Activity → Only the number is wanted: how many lines below include "class"?

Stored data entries
- Opening Delimiter -
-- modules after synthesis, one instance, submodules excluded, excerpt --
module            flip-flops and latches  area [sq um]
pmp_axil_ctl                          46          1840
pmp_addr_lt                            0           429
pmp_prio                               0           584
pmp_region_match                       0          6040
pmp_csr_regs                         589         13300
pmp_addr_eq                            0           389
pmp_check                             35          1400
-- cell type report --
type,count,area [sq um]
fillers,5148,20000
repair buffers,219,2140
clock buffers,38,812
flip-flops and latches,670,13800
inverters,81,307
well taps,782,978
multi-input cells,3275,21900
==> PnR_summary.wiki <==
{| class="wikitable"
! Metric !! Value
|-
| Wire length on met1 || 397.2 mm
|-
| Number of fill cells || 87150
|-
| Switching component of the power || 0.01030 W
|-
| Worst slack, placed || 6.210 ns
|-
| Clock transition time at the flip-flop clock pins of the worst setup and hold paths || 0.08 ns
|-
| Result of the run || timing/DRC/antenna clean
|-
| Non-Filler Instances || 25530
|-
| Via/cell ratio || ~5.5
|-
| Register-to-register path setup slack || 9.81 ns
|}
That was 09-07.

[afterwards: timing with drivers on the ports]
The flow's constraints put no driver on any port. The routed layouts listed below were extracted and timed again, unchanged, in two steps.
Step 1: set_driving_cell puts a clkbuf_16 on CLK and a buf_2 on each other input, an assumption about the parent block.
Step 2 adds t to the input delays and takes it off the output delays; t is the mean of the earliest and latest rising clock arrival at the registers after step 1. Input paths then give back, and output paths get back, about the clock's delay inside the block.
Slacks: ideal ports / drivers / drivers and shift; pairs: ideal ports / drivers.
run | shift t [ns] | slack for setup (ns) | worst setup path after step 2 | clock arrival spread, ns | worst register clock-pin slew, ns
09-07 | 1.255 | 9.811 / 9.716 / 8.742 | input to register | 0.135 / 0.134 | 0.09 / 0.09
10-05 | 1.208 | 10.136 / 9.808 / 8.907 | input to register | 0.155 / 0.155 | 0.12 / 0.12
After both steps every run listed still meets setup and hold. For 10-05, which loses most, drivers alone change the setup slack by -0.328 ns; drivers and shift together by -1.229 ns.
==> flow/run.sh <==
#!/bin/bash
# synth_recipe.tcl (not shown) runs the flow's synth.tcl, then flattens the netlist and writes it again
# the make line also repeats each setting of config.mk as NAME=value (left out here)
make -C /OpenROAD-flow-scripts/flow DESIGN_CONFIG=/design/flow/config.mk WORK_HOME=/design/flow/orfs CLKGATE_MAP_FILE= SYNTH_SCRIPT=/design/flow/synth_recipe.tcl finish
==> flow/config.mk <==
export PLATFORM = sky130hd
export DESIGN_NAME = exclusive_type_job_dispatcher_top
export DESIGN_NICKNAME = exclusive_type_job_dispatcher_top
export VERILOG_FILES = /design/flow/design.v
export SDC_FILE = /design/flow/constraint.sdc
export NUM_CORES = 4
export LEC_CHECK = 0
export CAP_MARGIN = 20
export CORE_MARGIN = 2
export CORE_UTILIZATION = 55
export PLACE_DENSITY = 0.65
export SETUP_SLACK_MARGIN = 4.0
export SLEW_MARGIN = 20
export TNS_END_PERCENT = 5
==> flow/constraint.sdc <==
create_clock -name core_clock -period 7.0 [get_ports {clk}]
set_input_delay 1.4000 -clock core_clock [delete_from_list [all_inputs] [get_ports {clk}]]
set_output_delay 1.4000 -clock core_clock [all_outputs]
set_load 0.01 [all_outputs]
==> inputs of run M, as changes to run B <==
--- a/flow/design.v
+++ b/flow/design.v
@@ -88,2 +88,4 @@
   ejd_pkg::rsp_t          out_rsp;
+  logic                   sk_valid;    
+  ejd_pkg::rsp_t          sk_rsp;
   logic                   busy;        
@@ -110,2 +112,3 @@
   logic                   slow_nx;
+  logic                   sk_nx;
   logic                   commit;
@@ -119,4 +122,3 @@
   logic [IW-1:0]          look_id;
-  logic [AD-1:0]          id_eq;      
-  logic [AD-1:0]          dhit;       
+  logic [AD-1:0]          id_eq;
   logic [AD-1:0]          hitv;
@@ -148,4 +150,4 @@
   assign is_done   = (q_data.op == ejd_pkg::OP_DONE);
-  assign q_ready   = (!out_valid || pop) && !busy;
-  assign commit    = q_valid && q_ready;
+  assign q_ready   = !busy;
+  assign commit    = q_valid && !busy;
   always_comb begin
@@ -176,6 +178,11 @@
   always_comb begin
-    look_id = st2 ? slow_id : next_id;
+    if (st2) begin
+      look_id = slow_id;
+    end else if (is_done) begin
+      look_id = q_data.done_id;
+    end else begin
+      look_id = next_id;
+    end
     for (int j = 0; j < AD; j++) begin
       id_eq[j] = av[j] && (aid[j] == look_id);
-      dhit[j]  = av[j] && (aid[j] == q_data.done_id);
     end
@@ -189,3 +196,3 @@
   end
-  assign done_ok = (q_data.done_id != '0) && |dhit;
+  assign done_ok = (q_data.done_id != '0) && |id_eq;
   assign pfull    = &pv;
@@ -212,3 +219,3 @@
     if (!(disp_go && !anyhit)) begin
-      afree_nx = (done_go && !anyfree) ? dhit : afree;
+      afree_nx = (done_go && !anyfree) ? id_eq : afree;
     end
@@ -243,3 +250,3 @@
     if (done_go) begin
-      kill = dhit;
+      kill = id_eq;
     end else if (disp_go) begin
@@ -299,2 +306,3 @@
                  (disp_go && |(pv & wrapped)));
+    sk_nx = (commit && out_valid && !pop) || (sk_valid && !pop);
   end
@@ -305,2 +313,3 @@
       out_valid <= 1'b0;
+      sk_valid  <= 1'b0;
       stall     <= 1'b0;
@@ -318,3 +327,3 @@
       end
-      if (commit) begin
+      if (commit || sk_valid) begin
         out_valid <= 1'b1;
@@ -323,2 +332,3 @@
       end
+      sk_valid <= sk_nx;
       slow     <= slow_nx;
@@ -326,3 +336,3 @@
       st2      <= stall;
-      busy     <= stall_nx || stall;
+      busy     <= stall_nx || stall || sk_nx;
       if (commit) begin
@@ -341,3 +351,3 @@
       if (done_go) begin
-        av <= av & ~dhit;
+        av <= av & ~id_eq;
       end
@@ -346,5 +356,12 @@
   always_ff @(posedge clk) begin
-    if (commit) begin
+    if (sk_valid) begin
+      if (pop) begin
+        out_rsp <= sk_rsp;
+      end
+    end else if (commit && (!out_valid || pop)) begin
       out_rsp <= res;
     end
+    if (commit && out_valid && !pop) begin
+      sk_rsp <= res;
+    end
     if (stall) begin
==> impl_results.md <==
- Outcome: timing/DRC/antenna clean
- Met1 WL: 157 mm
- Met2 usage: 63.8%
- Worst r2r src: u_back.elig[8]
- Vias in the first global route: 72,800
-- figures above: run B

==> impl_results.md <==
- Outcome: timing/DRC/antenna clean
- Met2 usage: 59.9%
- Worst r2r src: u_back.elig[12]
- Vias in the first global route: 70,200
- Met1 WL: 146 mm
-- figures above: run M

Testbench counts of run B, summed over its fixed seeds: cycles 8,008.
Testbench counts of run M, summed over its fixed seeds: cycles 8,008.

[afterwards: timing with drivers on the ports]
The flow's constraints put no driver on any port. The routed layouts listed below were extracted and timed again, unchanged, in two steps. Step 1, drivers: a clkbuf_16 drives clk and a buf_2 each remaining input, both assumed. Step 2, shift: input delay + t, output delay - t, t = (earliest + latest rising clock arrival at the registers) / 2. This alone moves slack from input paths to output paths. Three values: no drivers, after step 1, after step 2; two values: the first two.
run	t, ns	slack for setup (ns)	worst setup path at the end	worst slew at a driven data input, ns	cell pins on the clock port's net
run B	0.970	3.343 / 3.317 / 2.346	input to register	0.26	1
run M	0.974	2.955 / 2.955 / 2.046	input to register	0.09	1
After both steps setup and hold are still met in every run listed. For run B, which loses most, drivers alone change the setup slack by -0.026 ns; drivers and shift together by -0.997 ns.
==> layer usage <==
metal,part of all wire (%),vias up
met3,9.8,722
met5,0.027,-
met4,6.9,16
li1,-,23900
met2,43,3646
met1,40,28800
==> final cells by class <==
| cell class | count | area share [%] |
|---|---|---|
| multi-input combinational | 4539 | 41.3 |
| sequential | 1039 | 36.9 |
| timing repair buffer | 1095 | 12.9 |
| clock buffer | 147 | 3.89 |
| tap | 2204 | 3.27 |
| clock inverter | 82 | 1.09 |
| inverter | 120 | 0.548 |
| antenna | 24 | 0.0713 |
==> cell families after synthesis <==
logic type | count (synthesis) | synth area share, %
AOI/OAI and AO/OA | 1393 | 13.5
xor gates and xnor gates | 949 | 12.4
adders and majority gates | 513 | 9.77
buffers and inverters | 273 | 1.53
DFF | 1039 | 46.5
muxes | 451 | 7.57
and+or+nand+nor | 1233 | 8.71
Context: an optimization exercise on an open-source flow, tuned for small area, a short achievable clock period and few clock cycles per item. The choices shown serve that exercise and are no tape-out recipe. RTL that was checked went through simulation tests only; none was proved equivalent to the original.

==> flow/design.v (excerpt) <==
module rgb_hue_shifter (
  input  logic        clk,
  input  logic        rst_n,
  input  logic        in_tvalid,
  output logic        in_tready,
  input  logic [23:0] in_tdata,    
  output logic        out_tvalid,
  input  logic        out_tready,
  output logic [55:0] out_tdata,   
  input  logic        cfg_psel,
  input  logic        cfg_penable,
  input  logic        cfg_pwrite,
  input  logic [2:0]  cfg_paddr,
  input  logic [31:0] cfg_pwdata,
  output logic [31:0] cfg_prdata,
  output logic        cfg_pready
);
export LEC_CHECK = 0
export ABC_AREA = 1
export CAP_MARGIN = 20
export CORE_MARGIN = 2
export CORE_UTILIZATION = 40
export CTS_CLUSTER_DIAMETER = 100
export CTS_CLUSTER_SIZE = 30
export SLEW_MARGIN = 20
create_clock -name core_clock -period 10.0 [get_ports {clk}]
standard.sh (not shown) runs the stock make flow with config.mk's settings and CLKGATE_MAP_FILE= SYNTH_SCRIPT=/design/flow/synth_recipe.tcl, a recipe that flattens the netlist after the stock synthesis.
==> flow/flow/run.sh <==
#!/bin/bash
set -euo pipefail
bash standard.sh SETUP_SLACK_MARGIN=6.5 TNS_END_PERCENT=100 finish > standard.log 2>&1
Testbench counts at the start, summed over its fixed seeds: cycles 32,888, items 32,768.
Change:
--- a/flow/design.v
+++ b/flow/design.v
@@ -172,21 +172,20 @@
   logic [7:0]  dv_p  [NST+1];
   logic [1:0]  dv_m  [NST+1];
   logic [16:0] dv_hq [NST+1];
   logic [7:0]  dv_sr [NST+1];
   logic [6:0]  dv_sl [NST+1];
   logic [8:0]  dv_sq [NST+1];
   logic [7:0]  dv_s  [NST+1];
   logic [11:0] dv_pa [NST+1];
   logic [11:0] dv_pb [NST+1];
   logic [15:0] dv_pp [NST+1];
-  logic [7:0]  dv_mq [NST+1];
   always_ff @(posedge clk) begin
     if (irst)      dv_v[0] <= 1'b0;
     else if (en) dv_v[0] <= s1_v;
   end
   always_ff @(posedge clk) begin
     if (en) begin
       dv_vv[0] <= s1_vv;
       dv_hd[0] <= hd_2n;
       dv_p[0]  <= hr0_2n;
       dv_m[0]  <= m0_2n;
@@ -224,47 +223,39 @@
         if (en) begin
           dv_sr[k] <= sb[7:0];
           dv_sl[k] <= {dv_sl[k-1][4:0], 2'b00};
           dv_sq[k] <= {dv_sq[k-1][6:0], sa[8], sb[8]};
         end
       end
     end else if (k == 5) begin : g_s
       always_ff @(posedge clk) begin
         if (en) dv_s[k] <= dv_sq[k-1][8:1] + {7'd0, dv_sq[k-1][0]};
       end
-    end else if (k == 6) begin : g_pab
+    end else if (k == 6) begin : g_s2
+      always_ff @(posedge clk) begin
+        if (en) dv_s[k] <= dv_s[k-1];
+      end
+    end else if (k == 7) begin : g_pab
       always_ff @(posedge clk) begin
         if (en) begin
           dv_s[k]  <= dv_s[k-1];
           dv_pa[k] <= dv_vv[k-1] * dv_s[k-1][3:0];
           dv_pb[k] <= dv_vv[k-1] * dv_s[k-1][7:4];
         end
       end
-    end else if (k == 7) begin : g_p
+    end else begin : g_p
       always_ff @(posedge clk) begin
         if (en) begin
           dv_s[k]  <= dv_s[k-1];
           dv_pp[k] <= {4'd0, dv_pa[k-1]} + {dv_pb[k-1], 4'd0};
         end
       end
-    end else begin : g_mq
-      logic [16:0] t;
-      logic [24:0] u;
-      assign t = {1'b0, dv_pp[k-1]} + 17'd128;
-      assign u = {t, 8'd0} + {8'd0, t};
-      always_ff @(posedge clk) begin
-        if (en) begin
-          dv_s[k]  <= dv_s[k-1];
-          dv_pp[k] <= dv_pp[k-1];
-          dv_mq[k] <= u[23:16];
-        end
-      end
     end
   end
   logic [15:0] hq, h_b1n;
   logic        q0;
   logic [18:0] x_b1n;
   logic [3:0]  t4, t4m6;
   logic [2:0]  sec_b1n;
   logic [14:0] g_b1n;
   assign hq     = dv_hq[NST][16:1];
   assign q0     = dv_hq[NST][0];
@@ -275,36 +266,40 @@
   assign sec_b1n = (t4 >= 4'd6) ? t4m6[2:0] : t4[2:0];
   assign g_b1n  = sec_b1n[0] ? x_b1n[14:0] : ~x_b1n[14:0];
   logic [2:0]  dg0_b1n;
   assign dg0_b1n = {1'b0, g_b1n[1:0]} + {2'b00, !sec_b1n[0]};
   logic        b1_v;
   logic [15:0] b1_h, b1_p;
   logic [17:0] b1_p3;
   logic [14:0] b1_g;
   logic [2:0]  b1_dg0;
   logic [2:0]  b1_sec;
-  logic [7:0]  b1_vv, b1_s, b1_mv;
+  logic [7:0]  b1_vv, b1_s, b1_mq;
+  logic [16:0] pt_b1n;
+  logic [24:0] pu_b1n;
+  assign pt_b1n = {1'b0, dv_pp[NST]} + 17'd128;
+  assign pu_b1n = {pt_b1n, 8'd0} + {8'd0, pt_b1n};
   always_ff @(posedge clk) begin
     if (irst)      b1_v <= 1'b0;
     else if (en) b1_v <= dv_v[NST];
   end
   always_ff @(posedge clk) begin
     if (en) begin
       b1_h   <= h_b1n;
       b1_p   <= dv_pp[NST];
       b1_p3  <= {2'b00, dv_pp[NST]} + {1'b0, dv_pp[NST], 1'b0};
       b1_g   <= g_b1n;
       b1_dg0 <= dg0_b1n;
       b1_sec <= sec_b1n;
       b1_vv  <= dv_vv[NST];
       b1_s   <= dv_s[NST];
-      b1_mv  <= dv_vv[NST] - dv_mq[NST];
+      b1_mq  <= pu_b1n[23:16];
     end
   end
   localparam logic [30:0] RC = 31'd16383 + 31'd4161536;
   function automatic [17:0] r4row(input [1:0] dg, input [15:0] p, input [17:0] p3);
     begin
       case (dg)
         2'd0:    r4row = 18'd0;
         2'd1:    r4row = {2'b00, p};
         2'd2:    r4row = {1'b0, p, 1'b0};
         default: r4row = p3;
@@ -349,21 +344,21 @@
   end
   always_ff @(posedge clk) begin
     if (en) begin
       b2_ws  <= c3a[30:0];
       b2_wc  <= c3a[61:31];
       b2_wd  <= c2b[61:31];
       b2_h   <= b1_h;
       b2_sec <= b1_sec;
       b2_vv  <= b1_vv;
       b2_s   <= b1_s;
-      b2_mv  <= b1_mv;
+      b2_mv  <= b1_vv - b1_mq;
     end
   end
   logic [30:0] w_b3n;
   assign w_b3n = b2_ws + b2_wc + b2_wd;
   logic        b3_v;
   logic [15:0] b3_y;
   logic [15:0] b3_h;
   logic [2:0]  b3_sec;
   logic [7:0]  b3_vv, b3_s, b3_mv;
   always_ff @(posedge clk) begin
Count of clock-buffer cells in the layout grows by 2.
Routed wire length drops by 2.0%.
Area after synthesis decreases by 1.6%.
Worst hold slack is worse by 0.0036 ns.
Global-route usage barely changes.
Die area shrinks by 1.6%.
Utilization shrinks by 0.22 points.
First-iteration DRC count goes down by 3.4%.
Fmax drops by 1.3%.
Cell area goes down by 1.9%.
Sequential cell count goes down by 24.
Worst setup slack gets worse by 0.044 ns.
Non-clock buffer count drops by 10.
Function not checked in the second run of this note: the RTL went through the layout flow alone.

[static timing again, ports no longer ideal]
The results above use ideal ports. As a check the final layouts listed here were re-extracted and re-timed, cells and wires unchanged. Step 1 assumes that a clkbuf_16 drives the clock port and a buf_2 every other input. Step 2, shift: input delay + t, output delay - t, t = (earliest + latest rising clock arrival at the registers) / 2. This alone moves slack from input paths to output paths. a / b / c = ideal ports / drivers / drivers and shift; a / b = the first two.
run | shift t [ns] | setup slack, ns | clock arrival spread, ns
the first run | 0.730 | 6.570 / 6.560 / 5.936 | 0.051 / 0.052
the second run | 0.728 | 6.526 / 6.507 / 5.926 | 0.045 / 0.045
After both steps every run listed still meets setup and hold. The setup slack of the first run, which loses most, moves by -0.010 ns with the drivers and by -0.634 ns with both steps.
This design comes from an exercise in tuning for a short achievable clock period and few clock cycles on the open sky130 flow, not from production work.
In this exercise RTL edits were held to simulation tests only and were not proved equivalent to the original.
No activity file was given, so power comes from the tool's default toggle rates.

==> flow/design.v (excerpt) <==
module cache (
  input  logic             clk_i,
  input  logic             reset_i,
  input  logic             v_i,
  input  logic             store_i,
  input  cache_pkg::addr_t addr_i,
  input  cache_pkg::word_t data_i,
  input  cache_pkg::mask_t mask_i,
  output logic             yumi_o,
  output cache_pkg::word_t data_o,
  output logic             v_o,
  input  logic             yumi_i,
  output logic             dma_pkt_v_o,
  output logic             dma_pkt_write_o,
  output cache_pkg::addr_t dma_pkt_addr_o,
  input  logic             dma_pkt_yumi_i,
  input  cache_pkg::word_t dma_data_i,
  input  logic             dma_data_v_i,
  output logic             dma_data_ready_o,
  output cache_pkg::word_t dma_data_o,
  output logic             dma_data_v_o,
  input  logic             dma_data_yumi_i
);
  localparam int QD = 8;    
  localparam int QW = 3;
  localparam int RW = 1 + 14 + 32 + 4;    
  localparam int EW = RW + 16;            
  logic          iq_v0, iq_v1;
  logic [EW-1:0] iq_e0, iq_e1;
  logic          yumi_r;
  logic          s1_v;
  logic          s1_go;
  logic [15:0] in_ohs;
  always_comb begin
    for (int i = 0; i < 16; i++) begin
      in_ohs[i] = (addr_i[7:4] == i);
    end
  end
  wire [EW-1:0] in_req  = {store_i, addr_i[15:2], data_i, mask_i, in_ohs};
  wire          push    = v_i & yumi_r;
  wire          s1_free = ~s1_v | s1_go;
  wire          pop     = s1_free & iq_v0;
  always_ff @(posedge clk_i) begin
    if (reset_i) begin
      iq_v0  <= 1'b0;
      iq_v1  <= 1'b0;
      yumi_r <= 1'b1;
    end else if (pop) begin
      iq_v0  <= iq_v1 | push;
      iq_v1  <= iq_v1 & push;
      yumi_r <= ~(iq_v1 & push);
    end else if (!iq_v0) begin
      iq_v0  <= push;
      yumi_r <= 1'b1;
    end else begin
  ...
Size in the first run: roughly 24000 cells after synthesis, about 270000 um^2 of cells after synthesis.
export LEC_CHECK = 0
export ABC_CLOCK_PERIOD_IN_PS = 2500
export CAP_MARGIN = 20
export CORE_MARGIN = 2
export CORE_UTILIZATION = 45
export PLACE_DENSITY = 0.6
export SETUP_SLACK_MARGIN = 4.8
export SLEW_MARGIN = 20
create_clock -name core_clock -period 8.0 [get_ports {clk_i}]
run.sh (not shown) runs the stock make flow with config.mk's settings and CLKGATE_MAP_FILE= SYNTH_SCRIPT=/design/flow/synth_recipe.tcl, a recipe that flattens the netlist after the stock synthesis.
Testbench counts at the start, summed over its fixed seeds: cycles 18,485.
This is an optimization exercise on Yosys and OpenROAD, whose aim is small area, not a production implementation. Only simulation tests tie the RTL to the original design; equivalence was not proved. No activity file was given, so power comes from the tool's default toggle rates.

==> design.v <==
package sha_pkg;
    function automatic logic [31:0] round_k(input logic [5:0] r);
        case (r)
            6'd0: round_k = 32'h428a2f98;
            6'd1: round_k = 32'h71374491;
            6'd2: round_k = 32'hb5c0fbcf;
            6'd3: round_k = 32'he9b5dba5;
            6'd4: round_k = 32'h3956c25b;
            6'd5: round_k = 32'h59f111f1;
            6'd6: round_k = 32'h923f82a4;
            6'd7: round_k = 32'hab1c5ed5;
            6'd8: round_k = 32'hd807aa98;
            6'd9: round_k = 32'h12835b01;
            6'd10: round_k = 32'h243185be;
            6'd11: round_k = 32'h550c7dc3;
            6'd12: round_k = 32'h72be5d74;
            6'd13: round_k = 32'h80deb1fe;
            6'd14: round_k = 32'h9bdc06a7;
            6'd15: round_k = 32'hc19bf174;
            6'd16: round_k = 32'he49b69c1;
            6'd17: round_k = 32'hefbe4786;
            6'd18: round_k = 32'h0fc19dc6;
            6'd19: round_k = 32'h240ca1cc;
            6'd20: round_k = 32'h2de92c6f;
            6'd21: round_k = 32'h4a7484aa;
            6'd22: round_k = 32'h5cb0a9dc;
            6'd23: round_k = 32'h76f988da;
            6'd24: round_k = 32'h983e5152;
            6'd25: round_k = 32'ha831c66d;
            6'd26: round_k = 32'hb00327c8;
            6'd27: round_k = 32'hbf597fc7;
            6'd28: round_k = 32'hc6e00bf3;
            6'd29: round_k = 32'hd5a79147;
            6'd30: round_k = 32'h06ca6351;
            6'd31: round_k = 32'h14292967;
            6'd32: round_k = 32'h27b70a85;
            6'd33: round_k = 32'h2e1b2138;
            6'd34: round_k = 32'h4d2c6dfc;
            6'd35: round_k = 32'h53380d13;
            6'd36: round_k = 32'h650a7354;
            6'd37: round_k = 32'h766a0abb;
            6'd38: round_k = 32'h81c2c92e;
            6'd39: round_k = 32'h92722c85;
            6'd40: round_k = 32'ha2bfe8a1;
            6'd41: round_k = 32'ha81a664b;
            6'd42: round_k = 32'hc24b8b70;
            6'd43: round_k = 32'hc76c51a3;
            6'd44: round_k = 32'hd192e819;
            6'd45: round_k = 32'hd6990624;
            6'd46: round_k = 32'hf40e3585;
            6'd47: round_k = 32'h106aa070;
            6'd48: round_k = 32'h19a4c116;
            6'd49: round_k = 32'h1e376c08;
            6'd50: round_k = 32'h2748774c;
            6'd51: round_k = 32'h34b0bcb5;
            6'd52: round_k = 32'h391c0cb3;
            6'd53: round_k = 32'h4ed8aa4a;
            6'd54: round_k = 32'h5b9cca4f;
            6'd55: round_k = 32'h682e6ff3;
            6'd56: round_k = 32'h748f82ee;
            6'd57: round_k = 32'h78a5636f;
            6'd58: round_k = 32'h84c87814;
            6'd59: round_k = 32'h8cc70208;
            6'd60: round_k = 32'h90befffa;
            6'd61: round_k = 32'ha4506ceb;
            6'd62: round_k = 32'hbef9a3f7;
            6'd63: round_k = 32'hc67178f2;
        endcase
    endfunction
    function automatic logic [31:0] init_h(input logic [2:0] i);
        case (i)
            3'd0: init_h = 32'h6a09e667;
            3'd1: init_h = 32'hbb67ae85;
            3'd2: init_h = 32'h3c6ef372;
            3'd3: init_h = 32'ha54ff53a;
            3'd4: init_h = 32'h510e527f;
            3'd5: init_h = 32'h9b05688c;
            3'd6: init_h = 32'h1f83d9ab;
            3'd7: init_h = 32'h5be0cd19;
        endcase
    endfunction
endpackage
- Closing Delimiter -
Answer to the exercise → 3